Voy a explicarles lo que yo llamo la cultura de la queja. Esto es, la tendencia que tenemos a protestar por todo. Sea el mal estado de una calle, unas obras en marcha o cualquier otra cosa de la vida cotidiana. En definitiva, que nos creemos poseedores de derechos inalienables, ahora bien, nos cuesta horrores aceptar cualquier tipo de obligación. Buena prueba ello son los 1.390 escritos que recibió el año pasado el servicio municipal de Relaciones Ciudadanas. Esa especie de paño de lágrimas donde vamos dejando nuestras opiniones, normalmente negativas. De los mismos, sólo 21son agradecimientos y felicitaciones. El resto se dividen entre las sugerencias (bienvenidas sean) y las críticas más feroces (se dispara contra lo más insospechado). A esta sociedad nuestra, insisto, le molesta casi todo. Desde las mascotas que están corriendo por los parques, pasando por los camiones de basura que hacen su trabajo diario o cualquier fiesta que se monte. Especial mención merecen las protestas que afectan a los ruidos. Vean si no.
La gente se queja por el sonido que hacen los vehículos que recogen los contenedores de vidrio. Seguro que si no se llevase a cabo esa recogida serían los primeros en denunciarlo. O las desbrozadoras que trabajan «a las ocho de la mañana». Por lo visto, una hora sagrada para seguir en la cama. También el de los autobuses de línea a su paso por determinadas calles. Nota: los mismos pondrían el grito en el cielo si no tuviesen el servicio delante de la puerta de su casa. Incluso por el tintineo que hacen las tapas de alcantarilla cuando los coches pasan por encima. En fin, algo que es consustancial a una vida urbana. ¿O es que queremos vivir como en el campo, pero con las comodidades de una ciudad? Aunque lo mejor viene cuando hablamos de fiestas.

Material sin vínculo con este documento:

### config.mk
export PLATFORM = sky130hd
export DESIGN_NAME = riscv_memarb
export DESIGN_NICKNAME = d
export VERILOG_FILES = /design/src/rtl/biu_constants_pkg.sv /design/src/rtl/rl_queue.sv /design/src/rtl/riscv_memarb.sv
export SDC_FILE = /design/constraint.sdc
export NUM_CORES = 1
export LEC_CHECK = 0
export CELL_PAD_IN_SITES_DETAIL_PLACEMENT = 1
export CELL_PAD_IN_SITES_GLOBAL_PLACEMENT = 1
export CORE_ASPECT_RATIO = 0.9
export CORE_MARGIN = 2
export CORE_UTILIZATION = 12
export CTS_BUF_LIST = sky130_fd_sc_hd__clkbuf_16
export CTS_CLUSTER_SIZE = 16
export DETAILED_ROUTE_END_ITERATION = 6
export PLACE_DENSITY_LB_ADDON = 0.1
export SYNTH_ARGS = -nofsm -noshare
export SYNTH_HDL_FRONTEND = slang
export SYNTH_SLANG_ARGS = --single-unit
### constraint.sdc
create_clock -name clk_i -period 1.9 [get_ports clk_i]
set_clock_uncertainty 0.1 [all_clocks]
set_input_delay 0.19 -clock clk_i [delete_from_list [all_inputs] [get_ports clk_i]]
set_output_delay 0.19 -clock clk_i [all_outputs]
set_load 0.01 [all_outputs]
### src/rtl/biu_constants_pkg.sv
// rtl/biu_constants_pkg.sv - shared BIU size encoding and owner tags
package biu_constants_pkg;

  typedef enum logic [2:0] {
    BYTE  = 3'd0,
    HWORD = 3'd1,
    WORD  = 3'd2,
    DWORD = 3'd3,
    QWORD = 3'd4
  } biu_size_t;

  localparam logic OWNER_IF = 1'b0;
  localparam logic OWNER_DM = 1'b1;

endpackage

### src/rtl/rl_queue.sv
// rtl/rl_queue.sv - small synchronous FIFO with count-based full/empty flags
module rl_queue #(
  parameter int DEPTH = 2,
  parameter int DBITS = 1
) (
  input  logic             rst_ni,
  input  logic             clk_i,
  input  logic             clr_i,
  input  logic             we_i,
  input  logic [DBITS-1:0] d_i,
  input  logic             re_i,
  output logic [DBITS-1:0] q_o,
  output logic             empty_o,
  output logic             full_o,
  output logic             almost_empty_o,
  output logic             almost_full_o
);

  localparam int AW = (DEPTH > 1) ? $clog2(DEPTH) : 1;
  localparam int CW = $clog2(DEPTH + 1);

  logic [DBITS-1:0] mem_q [DEPTH];
  logic [DBITS-1:0] mem_d [DEPTH];
  logic [AW-1:0]    wr_ptr_q, wr_ptr_d;
  logic [AW-1:0]    rd_ptr_q, rd_ptr_d;
  logic [CW-1:0]    cnt_q, cnt_d;
  logic             do_push, do_pop;

  function automatic logic [AW-1:0] ptr_inc(input logic [AW-1:0] p);
    if (p == AW'(DEPTH - 1)) return '0;
    else return p + 1'b1;
  endfunction

  assign empty_o        = (cnt_q == '0);
  assign full_o         = (cnt_q == CW'(DEPTH));
  assign almost_empty_o = (cnt_q <= CW'(1));
  assign almost_full_o  = (cnt_q >= CW'(DEPTH - 1));
  assign q_o            = mem_q[rd_ptr_q];

  // A pop frees a slot in the same cycle, so full accepts a push alongside a pop
  assign do_pop  = re_i & ~empty_o;
  assign do_push = we_i & (~full_o | do_pop);

  // Next pointers, occupancy and storage
  always_comb begin
    mem_d    = mem_q;
    wr_ptr_d = wr_ptr_q;
    rd_ptr_d = rd_ptr_q;
    cnt_d    = cnt_q;
    if (clr_i) begin
      wr_ptr_d = '0;
      rd_ptr_d = '0;
      cnt_d    = '0;
    end else begin
      if (do_push) begin
        mem_d[wr_ptr_q] = d_i;
        wr_ptr_d        = ptr_inc(wr_ptr_q);
      end
      if (do_pop) rd_ptr_d = ptr_inc(rd_ptr_q);
      case ({do_push, do_pop})
        2'b10:   cnt_d = cnt_q + 1'b1;
        2'b01:   cnt_d = cnt_q - 1'b1;
        default: cnt_d = cnt_q;
      endcase
    end
  end

  // State registers
  always_ff @(posedge clk_i or negedge rst_ni) begin
    if (!rst_ni) begin
      for (int i = 0; i < DEPTH; i++) mem_q[i] <= '0;
      wr_ptr_q <= '0;
      rd_ptr_q <= '0;
      cnt_q    <= '0;
    end else begin
      mem_q    <= mem_d;
      wr_ptr_q <= wr_ptr_d;
      rd_ptr_q <= rd_ptr_d;
      cnt_q    <= cnt_d;
    end
  end

endmodule

### src/rtl/riscv_memarb.sv
// rtl/riscv_memarb.sv - fetch/data arbiter onto a single BIU port with in-order response routing
module riscv_memarb
  import biu_constants_pkg::*;
#(
  parameter int XLEN  = 32,
  parameter int DEPTH = 2
) (
  input  logic            rst_ni,
  input  logic            clk_i,
  input  logic            clr_i,
  input  logic            if_req_i,
  input  logic [XLEN-1:0] if_adr_i,
  input  biu_size_t       if_size_i,
  output logic            if_stb_ack_o,
  output logic            if_d_ack_o,
  output logic            if_err_o,
  output logic [XLEN-1:0] if_q_o,
  input  logic            dm_req_i,
  input  logic            dm_we_i,
  input  logic            dm_lock_i,
  input  logic [XLEN-1:0] dm_adr_i,
  input  biu_size_t       dm_size_i,
  input  logic [XLEN-1:0] dm_d_i,
  output logic            dm_stb_ack_o,
  output logic            dm_d_ack_o,
  output logic            dm_err_o,
  output logic [XLEN-1:0] dm_q_o,
  output logic            biu_stb_o,
  input  logic            biu_stb_ack_i,
  output logic            biu_we_o,
  output logic            biu_lock_o,
  output logic [XLEN-1:0] biu_adr_o,
  output logic [XLEN-1:0] biu_d_o,
  output biu_size_t       biu_size_o,
  input  logic            biu_d_ack_i,
  input  logic            biu_err_i,
  input  logic [XLEN-1:0] biu_q_i
);

  typedef enum logic [1:0] {ARB_IDLE, ARB_IF, ARB_DM} arb_state_t;

  arb_state_t state_q, state_d;
  logic       lock_held_q, lock_held_d;
  logic       owner_full, owner_empty, owner_head;
  logic       beat, grant_owner;

  assign beat        = biu_stb_o & biu_stb_ack_i;
  assign grant_owner = (state_q == ARB_DM) ? OWNER_DM : OWNER_IF;

  // Strobe and request muxing from the currently granted port
  always_comb begin
    biu_stb_o  = 1'b0;
    biu_we_o   = 1'b0;
    biu_lock_o = 1'b0;
    biu_adr_o  = '0;
    biu_d_o    = '0;
    biu_size_o = BYTE;
    case (state_q)
      ARB_IF: begin
        biu_stb_o  = if_req_i & ~owner_full & ~clr_i;
        biu_adr_o  = if_adr_i;
        biu_size_o = if_size_i;
      end
      ARB_DM: begin
        biu_stb_o  = dm_req_i & ~owner_full & ~clr_i;
        biu_we_o   = dm_we_i;
        biu_lock_o = dm_lock_i;
        biu_adr_o  = dm_adr_i;
        biu_d_o    = dm_d_i;
        biu_size_o = dm_size_i;
      end
      default: ;
    endcase
  end

  assign if_stb_ack_o = beat & (state_q == ARB_IF);
  assign dm_stb_ack_o = beat & (state_q == ARB_DM);

  // Responses follow the head of the owner queue; stray acks on an empty queue vanish
  assign if_d_ack_o = biu_d_ack_i & ~owner_empty & (owner_head == OWNER_IF);
  assign dm_d_ack_o = biu_d_ack_i & ~owner_empty & (owner_head == OWNER_DM);
  assign if_err_o   = biu_err_i   & ~owner_empty & (owner_head == OWNER_IF);
  assign dm_err_o   = biu_err_i   & ~owner_empty & (owner_head == OWNER_DM);
  assign if_q_o     = biu_q_i;
  assign dm_q_o     = biu_q_i;

  // Grant selection: data wins from idle, grants alternate per beat, a lock pins data
  always_comb begin
    state_d     = state_q;
    lock_held_d = lock_held_q;
    if (clr_i) begin
      state_d     = ARB_IDLE;
      lock_held_d = 1'b0;
    end else begin
      if ((state_q == ARB_DM) && beat && dm_lock_i) lock_held_d = 1'b1;
      else if (lock_held_q && !dm_lock_i && owner_empty) lock_held_d = 1'b0;
      case (state_q)
        ARB_IDLE: begin
          if (dm_req_i)      state_d = ARB_DM;
          else if (if_req_i) state_d = ARB_IF;
        end
        ARB_IF: begin
          if (beat && dm_req_i) state_d = ARB_DM;
          else if (if_req_i)    state_d = ARB_IF;
          else if (dm_req_i)    state_d = ARB_DM;
          else                  state_d = ARB_IDLE;
        end
        ARB_DM: begin
          if (lock_held_d)           state_d = ARB_DM;
          else if (beat && if_req_i) state_d = ARB_IF;
          else if (dm_req_i)         state_d = ARB_DM;
          else if (if_req_i)         state_d = ARB_IF;
          else                       state_d = ARB_IDLE;
        end
        default: state_d = ARB_IDLE;
      endcase
    end
  end

  // Arbitration state registers
  always_ff @(posedge clk_i or negedge rst_ni) begin
    if (!rst_ni) begin
      state_q     <= ARB_IDLE;
      lock_held_q <= 1'b0;
    end else begin
      state_q     <= state_d;
      lock_held_q <= lock_held_d;
    end
  end

  // Flush leaves the owner queue intact so in-flight responses still find their owner
  rl_queue #(
    .DEPTH (DEPTH),
    .DBITS (1)
  ) u_owner_q (
    .rst_ni         (rst_ni),
    .clk_i          (clk_i),
    .clr_i          (1'b0),
    .we_i           (beat),
    .d_i            (grant_owner),
    .re_i           (biu_d_ack_i),
    .q_o            (owner_head),
    .empty_o        (owner_empty),
    .full_o         (owner_full),
    .almost_empty_o (),
    .almost_full_o  ()
  );

endmodule

==> flow_summary_export.csv <==
group,metric,value,unit
global_route,number_of_global_route_vias_before_repair,2639,
die,die_width,135,um
global_route,grt_first_pass_wirelength,14100,um
clock_network,cts_tree,"yes",
yosys,mappedNetlistNets,399,
clock_network,h_tree_levels,1,
yosys,ys.warnings.count,0,
timing,post-route-worst-setup-slack,-230,ps
yosys,synth.top_cells.by_area,"sky130_fd_sc_hd__buf_4 26%, sky130_fd_sc_hd__a22oi_1 14%, sky130_fd_sc_hd__and2_1 12%, sky130_fd_sc_hd__dfrtp_1 12%, sky130_fd_sc_hd__nor2b_1 12%",
global_route,pin_count_of_the_biggest_net_entering_global_routing,26,
layout,most_common_library_cell_in_the_layout_ignoring_fill_and_taps,"sky130_fd_sc_hd__clkdlybuf4s50_1",
placement,routabilityCongestion,0.674,
global_route,grt_usage,11.1,%
layout,area_growth_syn_to_layout,150,%
layout,share_of_cells_above_drive_strength_1,53.0,%
placement,pre_cts_ws,-307,ps
clock_network,clock-sinks,9,
global_route,grt_overflow_total,0,
clock_network,cts-buffers-inserted,3,
timing,final.hold.worst_slack,174,ps
yosys,yosys_register_bits,9,
die,die_area,16500,um^2
layout,antenna_fix_cells,0,
clock_network,worst_setup_hold_path_clk_slew,40,ps
timing,max_clock_freq,469,MHz
yosys,post_synth_num_cell_types,31,
pwr,max-vdd-ir-drop,0.000343,V
die,dieHeight,122,um
clock_network,cts_root_buf,"sky130_fd_sc_hd__clkbuf_16",
global_route,initial_antenna_violation_count,0,
pwr,power-per-cell-area,616,nW/um^2
setup_path,cp_data_required_time,1900,ps
placement,numPortBuffers,187,
die,effective_utilization_at_floorplan,12.1,%
die,placeable_core_region,15300,um^2
clock_network,ctsLongestPathBuffers,2,
timing,timing_worst_slew_pin_value,453,ps
setup_path,start_kind,"flip-flop",
layout,final-instance-count-excl-fill,632,
detailed_routing,detail_route.iter0.violations,38,
run,maxCapViolations,0,
yosys,synth_cells,250,
placement,placedInstanceArea,3710,um^2
detailed_routing,via_per_inst,3.83,
status,failed_checks,"setup timing",
pwr,power,2.86,mW
layout,n_fill_cell,1765,
detailed_routing,drt_pass1_iterations,4,
yosys,synth_top_area_share,26.3,%
yosys,synth_area_per_cell,7.42,um^2
timing,post-route-period-util,112,%
layout,ff_latch_area,225,um^2
detailed_routing,post-route-drc-count,0,
layout,multi_input_gate_area_in_the_final_layout,1450,um^2
placement,post_placement_cell_count,586,
layout,final_cell_mix,"114 x sky130_fd_sc_hd__clkdlybuf4s50_1, 51 x sky130_fd_sc_hd__buf_6, 42 x sky130_fd_sc_hd__buf_2, 35 x sky130_fd_sc_hd__a22oi_2, 35 x sky130_fd_sc_hd__nor2b_1",
status,outcome,"finished with violations",
yosys,synth_sequential_area_ratio,12.1,%
detailed_routing,wl_per_cell,15.7,um
yosys,netlist_area,1860,um^2
timing,rsz_0062_raised_after_global_routing,"yes",
clock_network,worst_skew_pair.late_latency,230,ps
setup_path,critical_path.endpoint_type,"flip-flop",
placement,dp_hpwl,6740,um
pwr,total_leakage_power,1.95,nW
setup_path,crit_path_kind,"flip-flop to flip-flop",
timing,finalSetupViolations,76,
timing,report.final.hold_viol_count,0,
die,rows,43,
setup_path,worstPathMaxFanout,5,
timing,maxSlewViolCount,0,
detailed_routing,vias,2420,
die,design.portCount,284,
timing,timing.slew.headroom,69.5,%
setup_path,critical_path_arrival,2130,ps
layout,final_nets,580,
layout,fin_area,4640,um^2
min_path,hold_class,"input pin to async pin",
detailed_routing,detail-route-antenna-nets,0,
detailed_routing,wirelength,9930,um
yosys,yosysTopAreaCell,"sky130_fd_sc_hd__buf_4",
timing,period_needed,2130,ps
clock_network,cts_hold_buffers,0,
==> logic make-up after synthesis <==
logic type	share of synthesized area, %
flops	12.1
buf+inv	30.9
simple gates	29.5
mux	2.90
fa+ha+maj	3.37
xor+xnor	2.36
compound gates	18.8
==> flip-flops by register name, indices dropped and copies added, names as in the netlist <==
name                count
u_owner_q.cnt_q         2
u_owner_q.wr_ptr_q      1
u_owner_q.rd_ptr_q      1
lock_held_q             1
state_q                 2
u_owner_q.mem_q         2
==> per-layer routing <==
layer  share of wire [%]  vias up  global-route usage [%]  wire (um)
met5                   0        -                       0          0
li1                    -     1140                       -          -
met4                 1.0        0                    2.15         99
met1                  38     1124                    12.1       3760
met3                 9.8       14                    3.87        973
met2                  51      142                    20.7       5100
==> power by group <==
part / total [mW] / switching (mW) / internal, mW
registers: 0.337 / 0.0738 / 0.263
logic: 2.16 / 0.819 / 1.34
clock network: 0.362 / 0.0874 / 0.275
==> what timing repair did <==
item,in CTS,in global routing
cloned,9,2
endpoints found under the setup margin,81,82
buffers inserted,28,17
pin swaps,19,21
resized for setup,389,65
hold endpoints to repair,0,0
==> metrics by stage <==
stage | TNS, ps | utilization [%]
after global routing | -13300 | 30.4
final | -7870 | 30.4
after CTS | -5760 | 29.3
after floorplan | -33.7 | -
after detailed placement | -14270 | 24.3
after global placement | -14560 | 24.3
==> final cells by class <==
cell class | count | area share [%]
multi-input combinational | 154 | 31.2
clock inverter | 1 | 0.0808
inverter | 7 | 0.620
timing repair buffer | 256 | 56.2
tap | 202 | 5.44
clock buffer | 3 | 1.62
sequential | 9 | 4.85
==> path summary, 6_finish.rpt <==
path                                    start                  to  slack, ps  depth (start not counted)
max reg2reg                        state_q[1]          state_q[1]       -230                         12
min in group clk_i                biu_q_i[30]          dm_q_o[30]        280                          0
max                                state_q[1]          state_q[1]       -230                         12
max in group asynchronous              rst_ni  u_owner_q.wr_ptr_q       1210                          1
min                                    rst_ni         lock_held_q        170                          1
min reg2reg                u_owner_q.rd_ptr_q  u_owner_q.rd_ptr_q        420                          1
==> Yosys cell counts <==
cell type	number
sky130_fd_sc_hd__buf_4	65
sky130_fd_sc_hd__and2_1	36
sky130_fd_sc_hd__a22oi_1	35
sky130_fd_sc_hd__nor2b_1	35
sky130_fd_sc_hd__clkbuf_1	13
sky130_fd_sc_hd__nor2_1	10
sky130_fd_sc_hd__dfrtp_1	9
sky130_fd_sc_hd__inv_1	7
sky130_fd_sc_hd__ha_1	5
sky130_fd_sc_hd__nand2_1	4
sky130_fd_sc_hd__xnor2_1	3
sky130_fd_sc_hd__a21oi_1	2
sky130_fd_sc_hd__and3_1	2
sky130_fd_sc_hd__buf_2	2
sky130_fd_sc_hd__mux2_1	2
sky130_fd_sc_hd__mux2i_1	2
sky130_fd_sc_hd__nand2b_1	2
sky130_fd_sc_hd__o21ai_0	2
sky130_fd_sc_hd__xor2_1	2
sky130_fd_sc_hd__a211oi_1	1
sky130_fd_sc_hd__a221o_1	1
sky130_fd_sc_hd__a31oi_1	1
sky130_fd_sc_hd__a41oi_1	1
sky130_fd_sc_hd__and2b_1	1
sky130_fd_sc_hd__and4b_1	1
sky130_fd_sc_hd__mux2_2	1
sky130_fd_sc_hd__nor4b_1	1
sky130_fd_sc_hd__o2111ai_1	1
sky130_fd_sc_hd__o21bai_1	1
sky130_fd_sc_hd__o221ai_1	1
sky130_fd_sc_hd__o31a_1	1
==> worst max-delay path: stages (launching register included) <==
cell	delay, ps
sky130_fd_sc_hd__dfrtp_1	410
sky130_fd_sc_hd__buf_6	130
sky130_fd_sc_hd__ha_4	170
sky130_fd_sc_hd__buf_12	130
sky130_fd_sc_hd__buf_8	120
sky130_fd_sc_hd__buf_16	130
sky130_fd_sc_hd__buf_8	130
sky130_fd_sc_hd__buf_4	140
sky130_fd_sc_hd__buf_6	120
sky130_fd_sc_hd__nor2_4	90
sky130_fd_sc_hd__o21bai_4	80
sky130_fd_sc_hd__a21oi_4	130
sky130_fd_sc_hd__o221ai_2	120
Note: power is estimated with default switching activity, not from simulation.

O sea, de cualquier tipo de evento al aire libre -normalmente conciertos y en verano- que son objeto de los dardos vecinales. En uno que se celebró el año pasado, un ciudadano explicó lo que parece ser un milagro. «Tras doce horas de “chunda chunda”», dice en su escrito, «mi perro, que es mudo, empezó a aullar». Ya ven, no hay por qué ir a Covadonga a pedirle nada a La Santina. En una cálida noche de verano gijonesa cualquiera, puede suceder un prodigio sin igual.
Incluso nos metemos con el trabajo de los demás. Es decir, estamos pendientes de lo que hacen o no los operarios municipales, para luego, cual chivatos, contárselo al Ayuntamiento. Es el caso de un escrito donde un vecino dice «un operario de Emulsa estaba realizando labores de limpieza de las calles con la manguera y a la vez haciendo sus necesidades en plena calle». Para luego añadir, «con una mano sujetando la manguera y con la otra, sus partes». ¡Fíjense qué descripción más detallada! ¡Qué maravilla de ciudadanía pendiente de lo más mínimo!